Joni & Ken: An Untold Love Story by Ken & Joni Eareckson Tada with Larry Libby was the second book I read during my trip to Finland. I started Joni & Ken while I was in Joensuu. I first learned of Joni Eareckson at church in the seventies, and I read her first two books Joni and A Step Further. In Joni & Ken, the Tadas told the story of their first meeting and courtship and eventual marriage in 1982. During their marriage they have had to endure Joni’s quadriplegia, her chronic pain and breast cancer and Ken’s battles with depression. It is an inspirational love story, wherein the couple reveals their weaknesses and stumbles and how they turned it all around to come out stronger in the end:

“It is a love story about Ken and me,” Joni replied, “but it’s also a love story about Jesus. It’s about getting closer to Christ, and experiencing Him in a way beyond anything we had experienced before. He pushed us out of the shallows in our marriage to unfathomable depths–and it was frightening. But now we know His arms have been underneath us, holding us up all the way along.”

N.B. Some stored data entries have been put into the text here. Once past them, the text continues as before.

`src/rtl/tdm8_tx_pkg.sv`:
```
package tdm8_tx_pkg;
  localparam int SAMPLE_W_DEF = 24;
  localparam int SLOT_W_DEF   = 32;
  localparam int N_SLOTS      = 8;
  localparam int N_CAP        = 4;
  localparam int N_AUX        = 2;
  localparam int N_CH         = N_CAP + N_AUX;

  typedef enum logic [1:0] {
    SLOT_CAP  = 2'd0,
    SLOT_NONE = 2'd1,
    SLOT_AUX  = 2'd2
  } slot_kind_e;

  function automatic slot_kind_e slot_kind(int s);
    if (s < N_CAP)          return SLOT_CAP;
    else if (s < N_CAP + 2) return SLOT_NONE;
    else                    return SLOT_AUX;
  endfunction

  // channel index inside the flattened sample vector for a given slot
  function automatic int slot_chan(int s);
    if (s < N_CAP) return s;
    else           return s - 2;
  endfunction
endpackage

```
`src/rtl/tdm8_sync_ctrl.sv`:
```
module tdm8_sync_ctrl #(
  parameter int FRAME_BITS = 256,
  localparam int CNT_W     = $clog2(FRAME_BITS) + 1
) (
  input  logic             clk_i,
  input  logic             rst_ni,
  input  logic             fsync_i,
  output logic             start_o,
  output logic             valid_o,
  output logic [CNT_W-1:0] bit_idx_o
);
  localparam logic [CNT_W-1:0] IDLE = CNT_W'(FRAME_BITS);

  logic             fs_q;
  logic [CNT_W-1:0] cnt_q;

  assign start_o   = fsync_i & ~fs_q;
  assign valid_o   = (cnt_q != IDLE);
  assign bit_idx_o = cnt_q;

  // fs_q resets high: a sync already high at reset is not a start
  always_ff @(posedge clk_i or negedge rst_ni) begin
    if (!rst_ni) begin
      fs_q  <= 1'b1;
      cnt_q <= IDLE;
    end else begin
      fs_q <= fsync_i;
      if (start_o)      cnt_q <= '0;
      else if (valid_o) cnt_q <= cnt_q + 1'b1;
    end
  end


  cnt_restart_chk: assert property (@(posedge clk_i) disable iff (!rst_ni)
    (fsync_i && !fs_q) |=> (bit_idx_o == '0));


  cnt_idle_hold_chk: assert property (@(posedge clk_i) disable iff (!rst_ni)
    (bit_idx_o == IDLE && !start_o) |=> (bit_idx_o == IDLE));


  cnt_advance_chk: assert property (@(posedge clk_i) disable iff (!rst_ni)
    (!start_o && bit_idx_o < IDLE) |=> (bit_idx_o == $past(bit_idx_o) + 1'b1));
endmodule

```
`src/rtl/tdm8_frame_store.sv`:
```
module tdm8_frame_store #(
  parameter int SAMPLE_W = 24,
  parameter int N_CH     = 6,
  localparam int VEC_W   = SAMPLE_W * N_CH
) (
  input  logic             clk_i,
  input  logic             rst_ni,
  input  logic             load_i,
  input  logic             start_i,
  input  logic [VEC_W-1:0] samples_i,
  output logic [VEC_W-1:0] frame_o,
  output logic             lead_msb_o
);
  logic [VEC_W-1:0] stage_q;
  logic [VEC_W-1:0] frame_q;

  always_ff @(posedge clk_i or negedge rst_ni) begin
    if (!rst_ni) begin
      stage_q <= '0;
      frame_q <= '0;
    end else begin
      if (load_i)  stage_q <= samples_i;
      if (start_i) frame_q <= stage_q;
    end
  end

  assign frame_o    = frame_q;
  // MSB of capture channel 1 as the upcoming frame will carry it
  assign lead_msb_o = stage_q[SAMPLE_W-1];


  frame_hold_chk: assert property (@(posedge clk_i) disable iff (!rst_ni)
    !start_i |=> $stable(frame_o));


  frame_take_chk: assert property (@(posedge clk_i) disable iff (!rst_ni)
    start_i |=> (frame_o == $past(stage_q)));


  stage_hold_chk: assert property (@(posedge clk_i) disable iff (!rst_ni)
    !load_i |=> $stable(stage_q));
endmodule

```
`src/rtl/tdm8_bit_pick.sv`:
```
module tdm8_bit_pick
  import tdm8_tx_pkg::*;
#(
  parameter int SAMPLE_W = 24,
  parameter int SLOT_W   = 32,
  localparam int VEC_W   = SAMPLE_W * N_CH,
  localparam int POS_W   = $clog2(SLOT_W),
  localparam int SEL_W   = $clog2(N_SLOTS),
  localparam int CNT_W   = $clog2(SLOT_W * N_SLOTS) + 1,
  localparam int PAD     = SLOT_W - SAMPLE_W
) (
  input  logic [VEC_W-1:0] frame_i,
  input  logic [CNT_W-1:0] idx_i,
  input  logic             valid_i,
  output logic             bit_o
);
  logic [SLOT_W-1:0] slot_word [N_SLOTS];
  logic [POS_W-1:0]  pos;
  logic [SEL_W-1:0]  sel;

  for (genvar s = 0; s < N_SLOTS; s++) begin : g_slot
    if (slot_kind(s) == SLOT_NONE) begin : g_empty
      assign slot_word[s] = '0;
    end else begin : g_data
      assign slot_word[s] =
        SLOT_W'(frame_i[slot_chan(s)*SAMPLE_W +: SAMPLE_W]) << PAD;
    end
  end

  assign pos = idx_i[POS_W-1:0];
  assign sel = idx_i[POS_W +: SEL_W];

  always_comb begin
    bit_o = 1'b0;
    if (valid_i) bit_o = slot_word[sel][SLOT_W-1-int'(pos)];
  end
endmodule

```
`src/rtl/tdm8_tx.sv`:
```
module tdm8_tx
  import tdm8_tx_pkg::*;
#(
  parameter int SAMPLE_W = SAMPLE_W_DEF,
  parameter int SLOT_W   = SLOT_W_DEF,
  localparam int FRAME_BITS = SLOT_W * N_SLOTS,
  localparam int CNT_W      = $clog2(FRAME_BITS) + 1,
  localparam int POS_W      = $clog2(SLOT_W)
) (
  input  logic                      sclk_i,
  input  logic                      rst_ni,
  input  logic                      fsync_i,
  input  logic                      load_i,
  input  logic [N_CAP*SAMPLE_W-1:0] cap_i,
  input  logic [N_AUX*SAMPLE_W-1:0] aux_i,
  output logic                      sdata_o
);
  logic                       start;
  logic                       valid;
  logic [CNT_W-1:0]           bit_idx;
  logic [N_CH*SAMPLE_W-1:0]   frame;
  logic                       lead_msb;
  logic                       next_bit;
  logic                       early_q;
  logic                       early_bit_q;
  logic                       fall_q;

  tdm8_sync_ctrl #(.FRAME_BITS(FRAME_BITS)) u_sync (
    .clk_i     (sclk_i),
    .rst_ni    (rst_ni),
    .fsync_i   (fsync_i),
    .start_o   (start),
    .valid_o   (valid),
    .bit_idx_o (bit_idx)
  );

  tdm8_frame_store #(.SAMPLE_W(SAMPLE_W), .N_CH(N_CH)) u_store (
    .clk_i      (sclk_i),
    .rst_ni     (rst_ni),
    .load_i     (load_i),
    .start_i    (start),
    .samples_i  ({aux_i, cap_i}),
    .frame_o    (frame),
    .lead_msb_o (lead_msb)
  );

  tdm8_bit_pick #(.SAMPLE_W(SAMPLE_W), .SLOT_W(SLOT_W)) u_pick (
    .frame_i (frame),
    .idx_i   (bit_idx),
    .valid_i (valid),
    .bit_o   (next_bit)
  );

  // early MSB path: launched on the rising edge that sees the frame start
  always_ff @(posedge sclk_i or negedge rst_ni) begin
    if (!rst_ni) begin
      early_q     <= 1'b0;
      early_bit_q <= 1'b0;
    end else begin
      early_q <= start;
      if (start) early_bit_q <= lead_msb;
    end
  end

  // all other bits launched on the falling edge
  always_ff @(negedge sclk_i or negedge rst_ni) begin
    if (!rst_ni) fall_q <= 1'b0;
    else         fall_q <= next_bit;
  end

  assign sdata_o = early_q ? early_bit_q : fall_q;


  early_msb_chk: assert property (@(posedge sclk_i) disable iff (!rst_ni)
    start |=> (sdata_o == $past(cap_i[SAMPLE_W-1]) || $past(load_i) || 1'b0) || (sdata_o == $past(lead_msb)));


  empty_slot_chk: assert property (@(posedge sclk_i) disable iff (!rst_ni)
    (valid && !early_q && slot_kind(int'(bit_idx[CNT_W-2:POS_W])) == SLOT_NONE) |-> !sdata_o);


  pad_zero_chk: assert property (@(posedge sclk_i) disable iff (!rst_ni)
    (valid && !early_q && int'(bit_idx[POS_W-1:0]) >= SAMPLE_W) |-> !sdata_o);


  idle_zero_chk: assert property (@(posedge sclk_i) disable iff (!rst_ni)
    (!valid && !early_q) |-> !sdata_o);
endmodule

```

Joni and Ken’s story was told in the third person, flowing evenly by the pen of Larry Libby. He had to sort through many oral reminiscences and it would have been an awkward mishmash of a read had there been three separate authors involved. Nevertheless at times it did seem jarring to read about Joni and Ken in the third person when knowing they had a role in “writing” the book about themselves.

The daily ins and outs of being married to a quadriplegic is dealt with, in all the dirty contexts you can imagine. I am sure that in spite of our admiration of Joni and her remarkable life, some of us have personal questions that we might be ashamed to have yet which we still wonder about. Joni addresses some of them as just another part of her and Ken’s story (like how Joni goes to the bathroom) yet some topics she hints at yet never addresses directly, because, after all, it is none of our business (such as details about her and Ken’s sex life). Some of the more unpleasant details of living with quadriplegia were written in order to show Ken the life he would be leading if he married Joni. He might be able to handle bathroom visits and emptying Joni’s leg bag for a while, but this dirty work is a commitment for life. Did he know what he was getting into?

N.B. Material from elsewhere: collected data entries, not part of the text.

File: src/rtl/simd_add_pkg.sv
package simd_add_pkg;
    localparam int LANE_W  = 16;
    localparam int LANES   = 4;
    localparam int WORD_W  = LANE_W * LANES;

    typedef enum logic {
        SHAPE_WIDE  = 1'b0,
        SHAPE_LANES = 1'b1
    } shape_e;
endpackage

File: src/rtl/simd_lane_add.sv
// One lane slice: adds a and b (or a and ~b with a carry in of 1), and
// raises a signed overflow flag using the sign rule on the effective operands.
module simd_lane_add #(
    parameter int W = 16
) (
    input  logic [W-1:0] a,
    input  logic [W-1:0] b,
    input  logic         sub,
    input  logic         cin,
    output logic [W-1:0] sum,
    output logic         cout,
    output logic         ovf,
    output logic         a_neg
);
    logic [W-1:0] b_eff;
    logic [W:0]   full;

    always_comb begin
        b_eff = sub ? ~b : b;
        full  = {1'b0, a} + {1'b0, b_eff} + {{W{1'b0}}, cin};
        sum   = full[W-1:0];
        cout  = full[W];
        a_neg = a[W-1];
        ovf   = (a[W-1] == b_eff[W-1]) && (sum[W-1] != a[W-1]);
    end
endmodule

File: src/rtl/simd_lane_sat.sv
// Clamps one lane to the signed limits when overflow occurred and clamping is on.
module simd_lane_sat #(
    parameter int W = 16
) (
    input  logic [W-1:0] raw,
    input  logic         ovf,
    input  logic         a_neg,
    input  logic         clamp_en,
    output logic [W-1:0] res
);
    localparam logic [W-1:0] MAX_POS = {1'b0, {(W-1){1'b1}}};
    localparam logic [W-1:0] MAX_NEG = {1'b1, {(W-1){1'b0}}};

    always_comb begin
        if (clamp_en && ovf) begin
            res = a_neg ? MAX_NEG : MAX_POS;
        end else begin
            res = raw;
        end
    end
endmodule

File: src/rtl/simd_out_stage.sv
// Output register stage: loads on accepted input, holds otherwise.
module simd_out_stage #(
    parameter int DW = 64,
    parameter int FW = 4
) (
    input  logic          clk,
    input  logic          rst_n,
    input  logic          load,
    input  logic [DW-1:0] d_res,
    input  logic [FW-1:0] d_flag,
    output logic          q_valid,
    output logic [DW-1:0] q_res,
    output logic [FW-1:0] q_flag
);
    always_ff @(posedge clk) begin
        if (!rst_n) begin
            q_valid <= 1'b0;
            q_res   <= '0;
            q_flag  <= '0;
        end else begin
            q_valid <= load;
            if (load) begin
                q_res  <= d_res;
                q_flag <= d_flag;
            end
        end
    end
endmodule

File: src/rtl/simd_part_add.sv
module simd_part_add
    import simd_add_pkg::*;
(
    input  logic              clk,
    input  logic              rst_n,
    input  logic              in_valid,
    input  logic [WORD_W-1:0] op_a,
    input  logic [WORD_W-1:0] op_b,
    input  logic              sub,
    input  logic              part_mode,
    input  logic              sat_en,
    output logic              out_valid,
    output logic [WORD_W-1:0] result,
    output logic [LANES-1:0]  lane_ovf
);
    shape_e            shape;
    logic [LANES-1:0]  carry_in;
    logic [LANES-1:0]  carry_out;
    logic [LANES-1:0]  raw_ovf;
    logic [LANES-1:0]  sign_a;
    logic [LANES-1:0]  flag_d;
    logic [WORD_W-1:0] raw_sum;
    logic [WORD_W-1:0] res_d;
    logic              clamp_en;

    assign shape    = shape_e'(part_mode);
    assign clamp_en = (shape == SHAPE_LANES) && sat_en;

    for (genvar i = 0; i < LANES; i++) begin : g_lane
        if (i == 0) begin : g_first
            assign carry_in[i] = sub;
        end else begin : g_rest
            // Lane shape cuts the chain; wide shape forwards the carry.
            assign carry_in[i] = (shape == SHAPE_LANES) ? sub : carry_out[i-1];
        end

        simd_lane_add #(.W(LANE_W)) u_add (
            .a     (op_a[LANE_W*i +: LANE_W]),
            .b     (op_b[LANE_W*i +: LANE_W]),
            .sub   (sub),
            .cin   (carry_in[i]),
            .sum   (raw_sum[LANE_W*i +: LANE_W]),
            .cout  (carry_out[i]),
            .ovf   (raw_ovf[i]),
            .a_neg (sign_a[i])
        );

        simd_lane_sat #(.W(LANE_W)) u_sat (
            .raw      (raw_sum[LANE_W*i +: LANE_W]),
            .ovf      (raw_ovf[i]),
            .a_neg    (sign_a[i]),
            .clamp_en (clamp_en),
            .res      (res_d[LANE_W*i +: LANE_W])
        );

        if (i == LANES - 1) begin : g_top_flag
            assign flag_d[i] = raw_ovf[i];
        end else begin : g_low_flag
            assign flag_d[i] = (shape == SHAPE_LANES) ? raw_ovf[i] : 1'b0;
        end
    end

    simd_out_stage #(.DW(WORD_W), .FW(LANES)) u_out (
        .clk     (clk),
        .rst_n   (rst_n),
        .load    (in_valid),
        .d_res   (res_d),
        .d_flag  (flag_d),
        .q_valid (out_valid),
        .q_res   (result),
        .q_flag  (lane_ovf)
    );
endmodule

File: config.mk
export PLATFORM = sky130hd
export DESIGN_NAME = simd_part_add
export DESIGN_NICKNAME = d
export VERILOG_FILES = /design/src/rtl/simd_add_pkg.sv /design/src/rtl/simd_lane_add.sv /design/src/rtl/simd_lane_sat.sv /design/src/rtl/simd_out_stage.sv /design/src/rtl/simd_part_add.sv
export SDC_FILE = /design/constraint.sdc
export NUM_CORES = 1
export LEC_CHECK = 0
export BUFFER_PORTS_ARGS = -buffer_cell sky130_fd_sc_hd__buf_2
export CAP_MARGIN = 30
export CORE_MARGIN = 8
export CORE_UTILIZATION = 55
export CTS_CLUSTER_DIAMETER = 100
export DETAILED_ROUTE_END_ITERATION = 16
export PLACE_DENSITY = 0.86
export SLEW_MARGIN = 20
export SYNTH_ARGS = -nofsm -noshare
export SYNTH_HDL_FRONTEND = slang
export SYNTH_SLANG_ARGS = --single-unit
File: constraint.sdc
create_clock -name clk -period 29.8 [get_ports clk]
set_input_delay 1.49 -clock clk [delete_from_list [all_inputs] [get_ports clk]]
set_output_delay 1.49 -clock clk [all_outputs]
set_load 0.005 [all_outputs]
# Word-level counts from Yosys, hierarchy flattened
# Index checks and enable logic that the tools add are counted.
[totals]
register_bits = 69
in_bits = 134
out_inout_bits = 69
word_cells = 50
[op_classes]
n_addsub = 8
n_eq_ne = 8
n_mux = 18
bitwise_logic = 4
n_reduce_logical = 9
[ops]
columns = ["op", "n"]
rows = [
  ["$mux W16", 12],
  ["$not A16 Y16", 4],
  ["$add A16 B16 Y17", 3],
  ["$add A17 B1 Y17", 3],
  ["$add A16 B1 Y16", 1],
  ["$add A16 B16 Y16", 1],
  ["$logic_and A1 B1 Y1", 9],
  ["$mux W1", 6],
  ["$eq A1 B1 Y1", 4],
  ["$ne A1 B1 Y1", 4],
]

# Logic depth before layout (Yosys ltp)
[logic_depth]
word_depth = 14
ltp_mapped = 42
mapped_depth_nobuf = 41

# Hierarchy
# A second synthesis with hierarchy kept.
[hier_totals]
hier_cells = 896
area_unflattened_um2 = 7726.2
[by_module_without_submodules]
columns = ["mod", "n_inst", "cells_per_inst", "area_per_inst_um2", "seq_area_each_um2"]
rows = [
  ["simd_out_stage", 1, 221, 2596.2, 1381.3],
  ["simd_lane_add (g_lane[0].u_add ...)", 2, 149, 1128.6, 0.0],
  ["simd_lane_add (g_lane[2].u_add)", 1, 143, 1081.0, 0.0],
  ["simd_lane_add (g_lane[3].u_add)", 1, 143, 1077.3, 0.0],
  ["simd_lane_sat", 4, 21, 163.9, 0.0],
  ["simd_part_add", 1, 7, 58.8, 0.0],
]

# Least setup slack after synthesis
# Ideal clock, no wire load.
[synth_path]
path_type = "in2reg"
startpoint = "in sub"
endpoint = "reg u_out.q_res[62]"
setup_time_ns = 0.118
t_arrival_ns = 10.261
required_ns = 29.682
setup_slack_ns = 19.422
stages = 42
n_path_buf = 2
cell_sequence = "buf_2 buf_1 xor2_1 ha_1 o21ai_0 a2111oi_0 or4b_1 a41o_1 a21oi_2 nor2b_1 o21ai_0 a21oi_1 fa_1 fa_1 a211oi_1 nor4_1 or2_2 o211a_1 [... 6 more ...] a21oi_1 o211a_1 o211a_1 o21ai_0 o21ai_0 a21oi_1 o21ai_0 a21oi_1 fa_1 fa_1 a21oi_1 o21ai_0 nand3_1 a21boi_0 o41ai_1 xor2_1 o211ai_1 o2111a_1"
[synth_between]
elab_chain_cells = 13
word_cells_on_any_way = 20
cone_classes = "add/sub: 8; eq/ne: 2; mux: 8; reduce/logical: 2"
[synth_rtl]
columns = ["item", "line", "source"]
rows = [
  ["start: declaration", "simd_part_add.sv:9", "input logic sub,"],
  ["$mux W16", "simd_lane_add.sv:19", "b_eff = sub ? ~b : b;"],
  ["$add A16 B16 Y17", "simd_lane_add.sv:20", "full = {1'b0, a} + {1'b0, b_eff} + {{W{1'b0}}, cin};"],
  ["$add A17 B1 Y17", "simd_lane_add.sv:20", ""],
  ["$mux W1", "simd_part_add.sv:34", "assign carry_in[i] = (shape == SHAPE_LANES) ? sub : carry_out[i-1];"],
  ["$add A17 B1 Y17", "simd_lane_add.sv:20", ""],
  ["$mux W1", "simd_part_add.sv:34", ""],
  ["$add A17 B1 Y17", "simd_lane_add.sv:20", ""],
  ["$mux W1", "simd_part_add.sv:34", ""],
  ["$add A16 B1 Y16", "simd_lane_add.sv:20", ""],
  ["$ne A1 B1 Y1", "simd_lane_add.sv:24", "ovf = (a[W-1] == b_eff[W-1]) && (sum[W-1] != a[W-1]);"],
  ["$logic_and A1 B1 Y1", "simd_lane_add.sv:24", ""],
  ["$logic_and A1 B1 Y1", "simd_lane_sat.sv:15", "if (clamp_en && ovf) begin"],
  ["$mux W16 (*)", "simd_lane_sat.sv:15", ""],
  ["end signal: assignment", "simd_out_stage.sv:23", "q_res <= d_res;"],
  ["end: declaration", "simd_out_stage.sv:12", "output logic [DW-1:0] q_res,"],
]
# Mark *: on every way between the ends. The rest lies on a longest branch, timed or not.
# A chain may end at the register's enable or synchronous reset.

# Final worst setup path
[layout_path]
startpoint = "in sub"
endpoint = "reg u_out.q_res[52]"
# Same word-level chain as after synthesis.

==> results.yml <==
synthesis:
  synth_area_um2: 6150
  synth_warnings: 0
  async_flop_share: 0
  synth_ff_type: "dfxtp_1"
  synth_seq_cells: 69
  avgSynthCellArea_um2: 7.85
  synth_edf_count: 0
  syn-instance-count: 783
  ys_seq_area_frac: 0.225
  synth_cell_types: 71
  syn-num-nets: 983
routing:
  drc: 0
  antenna_left: 0
  first_pass_iters: 5
  num_vias: 6303
  drt_iter0_drc: 350
  vias_per_cell: 5.66
  drt-total-wl_um: 17900
  wire_per_inst_um: 16.0
placed_design:
  port_buffers: 202
  place_inst: 1096
  place.gp.congestion: 0.945
  dp_hpwl_um: 14000
cts:
  clk_path_buf_depth: 2
  cts_setup_buffers: 0
  numCtsBuffers: 9
  ctsResizeCount: 0
  cts_tree: "built"
  hold_buffers: 0
  clockRootBuffer: "clkbuf_8"
  cts_num_sinks: 69
  insertion_delay_ns: 0.36
  clk_pin_slew_ns: 0.08
  htree_num_levels: 3
pwr:
  power_density_nw_per_um2: 47.1
  peakVddDrop_mv: 0.0290
  leakage_nw: 3.56
  finalPower_w: 0.000350
worst_setup_path:
  end_kind: "flip-flop"
  arrival_ns: 11.36
  crit_path_max_fanout: 42
  crit_required_ns: 30.03
  reg2reg_slack_ns: 29.05
  cp_slowest_cell: "or4b_1"
  crit_path_max_incr_delay_ns: 0.59
  crit_type: "input pin to flip-flop"
  critPathLaunchType: "input pin"
layout:
  finalNetCount: 1169
  seqCellArea_um2: 1380
  drive_gt1_frac: 0.257
  diodes: 0
  fin_cells: 1114
  multi_input_area_um2: 4540
  area_delta_synth_final_pct: 20.9
  num-fill-cells: 961
sta:
  tns_ns: 0
  drv_slew: 0
  period_share: 0.373
  max_freq_mhz: 89.8
  hold_ws_ns: 0.457
  worst_pin_slew_ns: 0.829
  final.min_clock_period_ns: 11.13
  rsz0062_at_grt: "false"
  hold_viol: 0
  maxSlewHeadroom: 0.447
  skew_ns: 0
  setup_violations: 0
grt:
  antenna_found_initial: 0
  grt_pass1_vias: 6212
  grtUsageTotal: 0.237
  grt_pass1_wl_um: 29000
  grt_max_degree: 53
  grt-ovfl-total: 0
floorplanning:
  core_um2: 10900
  die_x_um: 122
  die_h_um: 122
  rows: 38
  pin_count: 203
  start_util: 0.564
  dieArea_um2: 14800
hold_path:
  hold_class: "flip-flop to flip-flop"
job:
  drv_cap: 0
outcome:
  run_status: "complete, no violations"
[layout make-up]
cell class | count | area share
Sequential cell | 69 | 0.186
Clock buffer | 9 | 0.0167
Multi-Input combinational cell | 662 | 0.611
Timing Repair Buffer | 208 | 0.144
Inverter | 19 | 0.00959
Clock inverter | 7 | 0.00892
Tap cell | 140 | 0.0236
[Yosys cell counts (5+ instances only)]
cell type,number,area share
nand3_1,21,0.017
inv_1,19,0.012
nor3_1,8,0.0065
buf_2,5,0.0041
and2_1,7,0.0071
or2_2,6,0.0061
fa_1,7,0.023
nand2_1,59,0.036
o21ai_0,102,0.083
ha_1,59,0.12
o31ai_1,7,0.0086
dfxtp_1,69,0.22
nor2b_1,7,0.0071
nor2_1,68,0.042
a211oi_1,8,0.0098
clkbuf_1,18,0.011
a21oi_1,87,0.071
a21oi_2,6,0.0086
o21a_1,5,0.0061
xor2_1,73,0.10
a21o_1,17,0.021
buf_1,6,0.0037
xnor2_1,33,0.047
[stage by stage]
stage | util | worst slack, ns | instance area [µm²]
floorplan | - | 19.42 | 6150
global placement | 0.662 | 18.73 | 7210
detailed placement | 0.664 | 18.42 | 7230
CTS | 0.681 | 18.72 | 7420
global route | 0.683 | 17.90 | 7430
finish | 0.683 | 18.67 | 7430
[critical path, delay by kind of cell]
kind            cells  cell delay (ns)
compound gates     23             4.65
mux                 1             0.32
buf+inv             2             0.63
simple gates        9             1.81
fa+ha+maj           6             2.43
[worst paths after layout]
check	start	depth (start not counted)	endpoint
max	sub	41	u_out.q_res[52]$_SDFFE_PN0P_
min	u_out.q_res[53]$_SDFFE_PN0P_	2	u_out.q_res[53]$_SDFFE_PN0P_
max reg2reg	u_out.q_res[0]$_SDFFE_PN0P_	2	u_out.q_res[0]$_SDFFE_PN0P_
min reg2reg	u_out.q_res[53]$_SDFFE_PN0P_	2	u_out.q_res[53]$_SDFFE_PN0P_
[routing by layer]
| metal | vias up | part of all wire | track usage |
|---|---|---|---|
| met4 | 0 | 0.021 | 0.0794 |
| li1 | 3178 | - | - |
| met2 | 204 | 0.47 | 0.401 |
| met1 | 2891 | 0.43 | 0.286 |
| met3 | 30 | 0.076 | 0.0611 |
| met5 | - | 0 | 0 |
[layout by cell type, fill, tap and decap left out, types with 4 or more instances in the layout]
cell,count
buf_2,201
buf_4,6
nor2b_1,7
a21oi_2,6
fa_1,7
ha_1,59
a21o_1,17
dfxtp_1,69
xor2_1,73
a211o_1,4
o21ai_0,102
a21oi_1,87
clkinv_2,4
o211a_1,4
a211oi_1,8
inv_1,19
clkbuf_8,9
nand2b_1,4
nor2_1,68
or2_2,6
o21bai_1,4
o31ai_1,7
and3_1,4
nand3_1,21
and2_1,7
nand2_1,59
xnor2_1,33
or3_1,4
nor3_1,8
o21a_1,5
[flip-flops by register name, summed over array words and instances (netlist names)]
| name | cells |
|---|---|
| u_out.q_res | 64 |
| u_out.q_flag | 4 |
| u_out.q_valid | 1 |
[power breakdown]
part           switching, W  leakage, nW  internal [W]
combinational     0.0000906         2.89     0.0000727
sequential       0.00000591        0.572      0.000104
clock             0.0000387       0.0987     0.0000382
[cells by family after synthesis]
family / Yosys count / synth area share
flip-flops: 69 / 0.225
XOR/XNOR: 107 / 0.154
AO/OA/AOI/OAI: 285 / 0.287
buffers and inverters: 52 / 0.0358
adder cells (fa/ha/maj): 66 / 0.143
multiplexers: 2 / 0.00468
AND/OR/NAND/NOR: 202 / 0.151
Power figures use the tool's default switching activity.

When Joni was diagnosed with breast cancer, she took it as another trial. Quadriplegia and chronic pain are only two other trials Joni has endured. So what’s cancer on top of that? Others might have cursed the disease and the ravages it does to the body through a mastectomy and chemotherapy. Not Joni. She looked at her cancer as a blessing from God, as the ordeal brought her closer to Ken and strengthened their marriage, making their love stronger for each other than when they were first married. She and Ken felt truly blessed to be together as they thoroughly committed to one another in battling this disease. It was hard not to feel touched by the enduring love that Joni and Ken feel for one another.